EXERCISE GOAL
From the top of the records below, return each line exactly, ending with the line that contains "localparam int LED_DIV_W = 12;".

*** RAW DATA ***

### src/rtl/fire_sensor_conditioner_pkg.sv
// rtl/fire_sensor_conditioner_pkg.sv - shared state encoding and helpers for the flame-sensor front end
package fire_sensor_conditioner_pkg;

  typedef enum logic [1:0] {
    FS_SAFE         = 2'd0,
    FS_PEND         = 2'd1,
    FS_ALARM        = 2'd2,
    FS_RELEASE_WAIT = 2'd3
  } fs_state_e;

  // LED blink half-period is 2^LED_DIV_W clocks while waiting for ack.
  localparam int LED_DIV_W = 12;

  function automatic logic [7:0] sat_inc8(input logic [7:0] v);
    return (v == 8'hFF) ? v : v + 8'd1;
  endfunction

endpackage

### src/rtl/fire_sensor_conditioner_sync_2ff.sv
// rtl/fire_sensor_conditioner_sync_2ff.sv - two-flop synchroniser for a single asynchronous plant input
module sync_2ff #(
  parameter logic RESET_VAL = 1'b0
) (
  input  logic clk,
  input  logic rst_n,
  input  logic d,
  output logic q
);

  logic meta;

  always_ff @(posedge clk) begin
    if (!rst_n) begin
      meta <= RESET_VAL;
      q    <= RESET_VAL;
    end else begin
      meta <= d;
      q    <= meta;
    end
  end

endmodule

### src/rtl/fire_sensor_conditioner.sv
// rtl/fire_sensor_conditioner.sv - debounces and latches the flame sensor into the active-low fire_n alarm
module fire_sensor_conditioner
  import fire_sensor_conditioner_pkg::*;
#(
  parameter int DEBOUNCE_CYCLES   = 50000,
  parameter bit SENSOR_ACTIVE_LOW = 1'b1,
  parameter bit ACK_REQUIRED      = 1'b1
) (
  input  logic       clk,
  input  logic       rst_n,
  input  logic       sensor_raw,
  input  logic       ack,
  output logic       fire_n,
  output logic       alarm_led,
  output logic [7:0] fire_count,
  output logic [1:0] state_dbg
);

  localparam int            CW       = $clog2(DEBOUNCE_CYCLES + 1);
  localparam logic [CW-1:0] CNT_LAST = CW'(DEBOUNCE_CYCLES - 1);
  localparam logic [CW-1:0] CNT_ONE  = CW'(1);

  fs_state_e            state, state_next;
  logic [CW-1:0]        cnt, cnt_next;
  logic                 synced, act, count_inc, led_next, blink_wrap;
  logic [LED_DIV_W-1:0] blink;

  // Flops idle at the no-flame level so reset never looks like a detection.
  sync_2ff #(.RESET_VAL(SENSOR_ACTIVE_LOW)) u_sync (
    .clk  (clk),
    .rst_n(rst_n),
    .d    (sensor_raw),
    .q    (synced)
  );

  assign act        = synced ^ SENSOR_ACTIVE_LOW;
  assign blink_wrap = (state == FS_RELEASE_WAIT) && (&blink);

  always_comb begin
    state_next = state;
    cnt_next   = cnt;
    count_inc  = 1'b0;
    case (state)
      FS_SAFE: begin
        if (act) begin
          state_next = FS_PEND;
          cnt_next   = CNT_ONE;
        end
      end
      FS_PEND: begin
        if (!act) begin
          state_next = FS_SAFE;
          cnt_next   = '0;
        end else if (cnt == CNT_LAST) begin
          state_next = FS_ALARM;
          cnt_next   = '0;
          count_inc  = 1'b1;
        end else begin
          cnt_next = cnt + CNT_ONE;
        end
      end
      FS_ALARM: begin
        if (act) begin
          cnt_next = '0;
        end else if (cnt == CNT_LAST) begin
          state_next = ACK_REQUIRED ? FS_RELEASE_WAIT : FS_SAFE;
          cnt_next   = '0;
        end else begin
          cnt_next = cnt + CNT_ONE;
        end
      end
      FS_RELEASE_WAIT: begin
        // Flame re-detection outranks a simultaneous ack.
        if (act) begin
          state_next = FS_ALARM;
          cnt_next   = '0;
        end else if (ack) begin
          state_next = FS_SAFE;
          cnt_next   = '0;
        end
      end
      default: begin
        state_next = FS_SAFE;
        cnt_next   = '0;
      end
    endcase
  end

  always_comb begin
    led_next = 1'b0;
    case (state_next)
      FS_ALARM:        led_next = 1'b1;
      FS_RELEASE_WAIT: led_next = alarm_led ^ blink_wrap;
      default:         led_next = 1'b0;
    endcase
  end

  always_ff @(posedge clk) begin
    if (!rst_n) begin
      state      <= FS_SAFE;
      cnt        <= '0;
      fire_n     <= 1'b1;
      alarm_led  <= 1'b0;
      fire_count <= 8'd0;
      blink      <= '0;
    end else begin
      state     <= state_next;
      cnt       <= cnt_next;
      fire_n    <= !((state_next == FS_ALARM) || (state_next == FS_RELEASE_WAIT));
      alarm_led <= led_next;
      if (count_inc) begin
        fire_count <= sat_inc8(fire_count);
      end
      blink <= (state == FS_RELEASE_WAIT) ? blink + LED_DIV_W'(1) : '0;
    end
  end

  assign state_dbg = state;

endmodule

### config.mk
export PLATFORM = sky130hd
export DESIGN_NAME = fire_sensor_conditioner
export DESIGN_NICKNAME = d
export VERILOG_FILES = /design/src/rtl/fire_sensor_conditioner_pkg.sv /design/src/rtl/fire_sensor_conditioner_sync_2ff.sv /design/src/rtl/fire_sensor_conditioner.sv
export SDC_FILE = /design/constraint.sdc
export NUM_CORES = 1
export LEC_CHECK = 0
export CAP_MARGIN = 30
export CELL_PAD_IN_SITES_DETAIL_PLACEMENT = 0
export CELL_PAD_IN_SITES_GLOBAL_PLACEMENT = 1
export CORE_UTILIZATION = 43
export CTS_CLUSTER_DIAMETER = 150
export DETAILED_ROUTE_END_ITERATION = 12
export PLACE_DENSITY = 0.84
export SYNTH_ARGS = -nofsm -noshare
export SYNTH_HDL_FRONTEND = slang
export SYNTH_HIERARCHICAL = 1
export SYNTH_SLANG_ARGS = --single-unit
export TNS_END_PERCENT = 1
### constraint.sdc
create_clock -name clk -period 2.94 [get_ports clk]
set_input_delay 0.441 -clock clk [delete_from_list [all_inputs] [get_ports clk]]
set_output_delay 0.441 -clock clk [all_outputs]
set_load 0.05 [all_outputs]
Yosys cells after proc, flatten, opt, wreduce, memory -nomap -nowiden. Cells that the tools add are included.

Bitwise operators: 2. Add/sub/neg operators: 3. Mux-type cells: 19. Equality and inequality tests: 9. Reductions and logical operators: 8.

Operators with widths (number): $mux W16 (6); $pmux W16 S4 (1); $add A16 B1 Y16 const B (1); $eq A16 B16 Y1 const B (1); $mux W2 (7); $add A12 B1 Y12 const B (1); $reduce_and A12 Y1 (1); $add A8 B1 Y8 const B (1); $eq A2 B2 Y1 const B (4); $eq A8 B8 Y1 const B (1); $pmux W2 S4 (1); $reduce_and A2 Y1 (3); $mux W1 (3); $ne A3 B3 Y1 const B (1); $eq A2 B1 Y1 const B (1); $logic_not A2 Y1 (1); $ne A2 B2 Y1 const B (1); $pmux W1 S2 (1); $logic_and A1 B1 Y1 (1); $logic_not A1 Y1 (1); $logic_or A1 B1 Y1 (1); $not A1 Y1 (1); $xor A1 B1 Y1 (1).

Word-level logic and storage cells: 49. Bits of input ports: 4. Bits in registers: 42. Output and inout port bits: 12.

Depth between registers and ports, before layout. Gate-level depths: netlist (run 1).

Word-level depth: 7. Mapped depth: 7. Mapped depth without buffers: 6.

Hierarchy. Netlist (run 1), hierarchy kept.

Modules (own cells, without submodules): fire_sensor_conditioner (sequential area each 800.8 sq um, area an instance 1919.3 sq um, instances 1, cells each 229); sync_2ff (sequential area each 40.0 sq um, area an instance 52.6 sq um, instances 1, cells each 4).

Worst setup path after synthesis (run 1). No wires, ideal clock.

Kind: flip-flop to flip-flop. Start: reg state[1] (netlist: state_dbg[1]). End: reg cnt[12]. Stages on the path, launching flop included: 7. Path buffers: 1. Arrival time: 2.223 ns. Required time: 2.812 ns. Library setup time: 0.128 ns. Clock period less this slack: 2.351 ns. Slack: 0.589 ns. Cell sequence: dfxtp_1 buf_2 nor2_1 a2111oi_1 nand3_1 xor2_1 nor2_1.

Word-level cells in the longest chain between the ends: 3. Elaborated cells between the ends (all ways): 8. Classes of those cells: 5 x eq/ne; 1 x mux; 2 x reduce/logical.

Ends and longest elaborated chain: from (decl) (line fire_sensor_conditioner.sv:23) `fs_state_e state, state_next;`; from (signal assigned) (line fire_sensor_conditioner.sv:107) `state <= state_next;`; $eq A2 B2 Y1 or $logic_not A2 Y1 (tied branches) (line fire_sensor_conditioner.sv:43) `case (state)`; $ne A3 B3 Y1 (no source line) or $ne A2 B2 Y1 (tied branches); $reduce_and A2 Y1 (no source line); to (signal assigned) (line fire_sensor_conditioner.sv:108) `cnt <= cnt_next;`; to (decl) (line fire_sensor_conditioner.sv:24) `logic [CW-1:0] cnt, cnt_next;`.

Parallel ways exist; a longest one is shown, timed or not. A chain may end at the register's enable or synchronous reset.

Worst setup path in the final report (run 1).
Start: reg cnt[4]. End: reg cnt[4].

Word-level cells in the longest chain between the ends: 4. Elaborated cells between the ends (all ways): 6. Classes of those cells: 1 x add/sub; 1 x eq/ne; 4 x mux.

Ends and longest elaborated chain (line): $add A16 B1 Y16 or $eq A16 B16 Y1 (tied branches); $mux W16 (*) (fire_sensor_conditioner.sv:54, fire_sensor_conditioner.sv:65); $mux W16, on equally long branches (fire_sensor_conditioner.sv:63, fire_sensor_conditioner.sv:51); $pmux W16 S4 (*) (fire_sensor_conditioner.sv:43).

Every way passes the cells marked *; elsewhere a longest branch is shown, timed or not.

==> results of run 1 <==
-- state kept, by name, indices dropped and copies added (netlist names) --
signal       cells
alarm_led        1
blink           12
cnt             16
fire_count       8
fire_n           1
state_dbg        2
u_sync/meta      1
u_sync/q         1
-- how the worst max path moves through the flow --
stage	end	cells after the start	slack, ps	start
finish	cnt[4]$_SDFFE_PN0P_	5	640	cnt[4]$_SDFFE_PN0P_
global placement	cnt[12]$_SDFFE_PN0P_	5	680	cnt[4]$_SDFFE_PN0P_
floorplan	cnt[12]$_SDFFE_PN0P_	6	590	state_dbg[1]$_SDFF_PN0_
detailed placement	cnt[5]$_SDFFE_PN0P_	5	660	cnt[4]$_SDFFE_PN0P_
CTS	state_dbg[1]	1	640	state_dbg[1]$_SDFF_PN0_
global route	cnt[15]$_SDFFE_PN0P_	5	550	cnt[4]$_SDFFE_PN0P_
-- power breakdown --
group          switching [mW]  leakage, nW  internal, mW
registers             0.00354        0.339         0.571
clock network           0.206       0.0683         0.340
logic                  0.0177        0.369        0.0106
-- per-stage QoR --
step,std cells,power [mW],setup slack (ps)
final,303,1.15,639
after CTS,303,1.16,645
after detailed placement,295,0.616,658
after floorplan,233,0.604,589
after global routing,303,1.19,554
after global placement,295,0.616,680
-- layer usage --
layer | vias to the layer above | part of all wire, %
met5 | - | 0
met4 | 0 | 1.5
met3 | 5 | 3.2
met2 | 23 | 45
met1 | 755 | 50
li1 | 851 | -
-- cell usage in the layout, fill, tap and decap left out, drive strengths merged, types with 6 or more instances in the layout --
master         count
a21oi              6
dfxtp             42
nand3             16
nand2b             9
o21ai              6
xnor2             10
nand2             25
xor2              11
nor4               8
inv                6
nand4              6
clkdlybuf4s50     15
nor2              36
-- cells by family after synthesis --
logic type | synth area share, %
simple gates | 33.2
flops | 42.6
compound gates | 7.49
xor+xnor | 9.33
buf+inv | 2.92
mux | 2.54
fa+ha+maj | 1.90
-- cell type report --
type                    count  area share (%)
clock inverters             3            2.99
clock buffers               5            2.99
repair buffers             17            7.17
well taps                  52            2.82
multi-input cells         178            46.6
flip-flops and latches     42            36.5
inverters                   6           0.977
==> metrics.yaml, run 1 <==
critical_path:
  cp_max_fo: 10
  regToRegEndpoint: "cnt[4]$_SDFFE_PN0P_"
  slowest_stage: "or4_1"
  end_kind: "flop"
  setup.worst_path.class: "reg -> reg"
  worstSetupStartpointType: "flop"
  cpLargestDelayFamily: "simple AND/OR/NAND/NOR gates"
  reg2reg_depth: 5
  crit_chain: "or4_1 > or4_4 > and2_1 > o21ai_2 > nor2_1"
  rrSetupSlack_ps: 640
  worst_ep_arrival_time_ps: 2480
  max_stage_delay_ps: 560
  cp_data_required_time_ps: 3120
  rr_startpoint: "cnt[4]$_SDFFE_PN0P_"
  worst-path-buf-inv: 0
synthesis:
  async_reset_ff_share_pct: 0
  synth_top_area_cell: "dfxtp_1"
  synth_seq_cells: 42
  yosysWarnings: 6
  syn_area_per_cell_sq_um: 8.46
  yosysUniqueCellTypes: 41
  syn_inst: 233
  synth_edf_count: 0
  syn_area_sq_um: 1970
  seq_area_frac_synth_pct: 42.6
  post-synth-top-count-cell: "dfxtp_1"
  yosys-top-cells-area: "dfxtp_1 (43%), nor2_1 (6.9%), xor2_1 (4.9%)"
  syn_nets: 240
  ys.flop_type: "dfxtp_1"
  yosys-top-cells-count: "dfxtp_1 (42), nor2_1 (36), nand2_1 (25), nand3_1 (16), xor2_1 (11)"
  synth.top_cell.area_share_pct: 42.6
global_route:
  gr-usage-met2_pct: 26.8
  grt.total_usage_pct: 17.2
  grt_pass1_wl_mm: 6.76
  grtUsageMet1_pct: 23.0
  grt_util_met3_pct: 4.80
  first_global_vias: 1517
  grt_overflow: 0
  grt_max_degree: 15
  top_usage_layer: "met2"
  antenna_found_initial: 0
timing:
  slew_headroom_pct: 55.4
  fmax_ghz: 0.435
  fin_crit_ps: 2300
  hold_ws_ps: 423
  hold_viol: 0
  rsz0062_at_grt: "false"
  setup_tns_ps: 0
  period_share_pct: 78.3
  drv_slew: 0
  setup_viol: 0
  skew_ps: 6.10
  worst-slew-pin-transition_ps: 663
layout:
  fillers: 430
  fin_area_sq_um: 2300
  drive_gt1_share_pct: 5.58
  antennaDiodeCount: 0
  syn2layout_area_growth_pct: 16.9
  final_core_util_pct: 52.6
  final_net_count: 257
  multiInputGateArea_sq_um: 1070
  ff_latch_area_sq_um: 841
clocking:
  worstSkewPairLatency_ps: 300
  cts_sinks: 42
  cts_resized: 0
  hold_buffers: 0
  cts_tree: "built"
  post_cts_buffers: 0
  cts_root_buf: "clkbuf_8"
  htree_levels: 2
  clock_path_buffers: 2
  numCtsBuffers: 5
  clk_pin_slew_worst_paths_ps: 80
worst_hold_path:
  hp-start: "u_sync/meta$_SDFF_PN1_"
  min_path_cells: 1
  hp-class: "reg -> reg"
  worstHoldEndpoint: "u_sync/q$_SDFF_PN1_"
route:
  ant_nets: 0
  drc: 0
  routed_via_density: 5.39
  wirelength_mm: 3.91
  drt-pass1-iter-count: 4
  first_iter_violations: 85
  vias: 1634
  avgRoutedWirePerCell_microns: 12.9
power:
  powerDensity_nw_per_um2: 499
  p_leak_nw: 0.776
  ir_worst_vdd_uv: 386
place:
  dpl_cell_area_sq_um: 2170
  dp_hpwl_mm: 2.73
  port_buffers: 15
  gp_congestion: 0.801
floorplan:
  rows: 24
  dieWidth_microns: 69.7
  fp.dieH_microns: 69.7
  dieArea_sq_um: 4860
  start_util_pct: 45.0
  fp.coreArea_sq_um: 4380
  ioPinCount: 16
outcome:
  outcome: "completed"
flow_run:
  drv_cap: 0
Note: power is estimated with default switching activity, not from simulation.
==> inputs of run 2 (changes only) <==
--- a/config.mk
+++ b/config.mk
@@ -8,10 +8,10 @@
 export CAP_MARGIN = 30
 export CELL_PAD_IN_SITES_DETAIL_PLACEMENT = 0
 export CELL_PAD_IN_SITES_GLOBAL_PLACEMENT = 1
-export CORE_UTILIZATION = 43
+export CORE_UTILIZATION = 39
 export CTS_CLUSTER_DIAMETER = 150
 export DETAILED_ROUTE_END_ITERATION = 12
-export PLACE_DENSITY = 0.84
+export PLACE_DENSITY = 0.81
 export SYNTH_ARGS = -nofsm -noshare
 export SYNTH_HDL_FRONTEND = slang
 export SYNTH_HIERARCHICAL = 1
==> constraint.sdc (replaced) <==
create_clock -name clk -period 1.9 [get_ports clk]
set_input_delay 0.285 -clock clk [delete_from_list [all_inputs] [get_ports clk]]
set_output_delay 0.285 -clock clk [all_outputs]
set_load 0.05 [all_outputs]
==> metrics.yaml, run 2 (synthesis gave the netlist of run 1 again) <==
place:
  port_buffers: 15  # unchanged
  dp_hpwl_mm: 3.14  # +15%
  dpl.cell_count: 336  # +14%
  gp_congestion: 0.794  # -0.96%
  dp_slack_ps: -139  # -797 ps
  dpl_cell_area_sq_um: 2390  # +10%
critical_path:
  worstSetupStartpointType: "flop"
  cp_max_fo: 10  # unchanged
  end_kind: "flop"
  worst_ep_arrival_time_ps: 2190  # -290 ps
  reg2reg_depth: 5  # unchanged
  setup.worst_path.class: "reg -> reg"
  cp_data_required_time_ps: 2070  # -1050 ps
power:
  ir_worst_vdd_uv: 270  # -30%
  p_leak_nw: 0.894  # +15%
  swShare_pct: 22.0  # +2.2 points
  pwr-share-comb_pct: 3.7  # +1.2 points
  p_int_mw: 1.15  # +25%
  seqPwrFrac_pct: 60.0  # +10 points
  power_mw: 1.48  # +29%
  clockPowerShare_pct: 36.3  # -11 points
  switchingPower_uw: 326  # +43%
  powerDensity_nw_per_um2: 592  # +19%
timing:
  fmax_ghz: 0.496  # +14%
  slew_headroom_pct: 66.6  # +11 points
  worst-slew-pin-transition_ps: 500  # -163 ps
  drv_slew: 0  # unchanged
  setup_viol: 21  # +21
  skew_ps: 4.82  # -1.28 ps
  fin_crit_ps: 2020  # -286 ps
  setup_slack_ps: -116  # -754 ps
  period_share_pct: 106  # +28 points
  hold_viol: 0  # unchanged
  rsz0062_at_grt: "true"
layout:
  largest_reg_flops: 16  # unchanged
  drive_gt1_share_pct: 18.8  # +13 points
  final_net_count: 283  # +10%
  final_common_cell: "dfxtp_1"
  layout_common_cells: "dfxtp_1 (39), nor2_1 (36), buf_4 (30)"
  syn2layout_area_growth_pct: 26.7
  fillers: 461  # +7.2%
  fin_area_sq_um: 2500  # +8.4%
  instances_no_fill: 343  # +13%
  antennaDiodeCount: 0  # unchanged
  final_core_util_pct: 52.2  # -0.39 points
  reg_top3: "cnt: 16 flops, blink: 12 flops, fire_count: 8 flops"
  regMostFlops: "cnt"
route:
  vias: 1678  # +2.7%
  highest_layer: "met4"
  routed_via_density: 4.89  # -9.3%
  met3_length_microns: 114  # -9.5%
  drt-pass1-iter-count: 4  # unchanged
  first_iter_violations: 58  # -32%
  avgRoutedWirePerCell_microns: 12.0  # -6.6%
  ant_nets: 0  # unchanged
  drc: 0  # unchanged
  wl_met2_mm: 1.87  # +6.5%
  wirelength_mm: 4.13  # +5.7%
  met1_length_mm: 2.10  # +6.7%
clocking:
  numCtsBuffers: 5  # unchanged
  cts_sinks: 42  # unchanged
  clock_path_buffers: 2  # unchanged
  cts_tree: "built"
  hold_buffers: 0  # unchanged
  clk_pin_slew_worst_paths_ps: 70  # about the same
  htree_levels: 2  # unchanged
  post_cts_buffers: 0  # unchanged
  cts_root_buf: "clkbuf_8"
  worstSkewPairLatency_ps: 290  # about the same
worst_hold_path:
  hp-class: "reg -> reg"
  min_path_cells: 1  # unchanged
global_route:
  grt_max_degree: 13  # -2
  grt_pass1_wl_mm: 7.16  # +5.9%
  first_global_vias: 1568  # +3.4%
  antenna_found_initial: 0  # unchanged
  grt.total_usage_pct: 17.2  # -0.025 points
  grt_overflow: 0  # unchanged
floorplan:
  start_util_pct: 41.2  # -3.8 points
  rows: 25  # +4.2%
  dieWidth_microns: 73.1  # +4.9%
  fp.coreArea_sq_um: 4790  # +9.2%
  fp.dieH_microns: 73.1  # +4.9%
  dieArea_sq_um: 5340  # +9.9%
  ioPinCount: 16  # unchanged
outcome:
  violations: "negative setup slack"
  outcome: "finished with violations"
flow_run:
  drv_cap: 0  # unchanged
-- run 2: cell types whose count changed in the layout (fill, tap and decap cells not counted), moves of 2 or more --
| cell | change |
|---|---|
| clkinv_2 | +2 |
| dfxtp_1 | -3 |
| bufinv_16 | -2 |
| clkdlybuf4s50_1 | -3 |
| buf_4 | +28 |
| dfxtp_2 | +3 |
-- run 2: layer usage --
metal	up-vias	track usage [%]
met3	6	4.14
met4	0	5.23
met1	751	23.1
met2	23	27.2
li1	898	-
met5	-	0
-- run 2: cell type report --
type / count / area (sq um) / share of cell area (%)
Sequential cell: 42 / 845 / 33.8
Tap cell: 67 / 83.8 / 3.36
Inverter: 6 / 22.5 / 0.902
Clock buffer: 5 / 68.8 / 2.76
Clock inverter: 2 / 10.0 / 0.401
Multi-Input combinational cell: 178 / 1110 / 44.5
Timing Repair Buffer: 43 / 357 / 14.3
-- run 2: repair_timing --
action                                  CTS  global route
pin swaps                                11             5
endpoints found under the setup margin   23            25
gates resized for setup                   1             5
-- run 2: stage by stage --
step                      setup TNS [ps]  hold WS (ps)
after detailed placement           -2170           396
after global placement             -1510           390
final                              -1620           410
after global routing               -3880           427
after floorplan                    -1590           358
after CTS                          -2520           414
-- run 2: worst paths after layout --
check,start,slack (ps),to
worst max register to register,cnt[13]$_SDFFE_PN0P_,-120,cnt[11]$_SDFFE_PN0P_
worst min register to register,u_sync/meta$_SDFF_PN1_,410,u_sync/q$_SDFF_PN1_
worst max-delay path,cnt[13]$_SDFFE_PN0P_,-120,cnt[11]$_SDFFE_PN0P_
worst min-delay path,u_sync/meta$_SDFF_PN1_,410,u_sync/q$_SDFF_PN1_
-- run 2: worst max-delay path: stages, from the launching register on --
cell	delay [ps]
dfxtp_2	320
or4bb_1	520
or4_4	530
and2_4	190
o21ai_4	260
nor2_1	90
-- run 2: power by group through the flow --
stage          logic, mW  clock network [mW]  registers (mW)
4_1_cts           0.0525               0.564           0.887
5_1_grt           0.0597               0.600           0.888
6_report          0.0542               0.538           0.888
3_5_place_dp      0.0523                   0           0.908
2_1_floorplan     0.0265                   0           0.910
3_3_place_gp      0.0527                   0           0.908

*** End of RAW DATA ***

ANSWER BOX
### src/rtl/fire_sensor_conditioner_pkg.sv
// rtl/fire_sensor_conditioner_pkg.sv - shared state encoding and helpers for the flame-sensor front end
package fire_sensor_conditioner_pkg;

  typedef enum logic [1:0] {
    FS_SAFE         = 2'd0,
    FS_PEND         = 2'd1,
    FS_ALARM        = 2'd2,
    FS_RELEASE_WAIT = 2'd3
  } fs_state_e;

  // LED blink half-period is 2^LED_DIV_W clocks while waiting for ack.
  localparam int LED_DIV_W = 12;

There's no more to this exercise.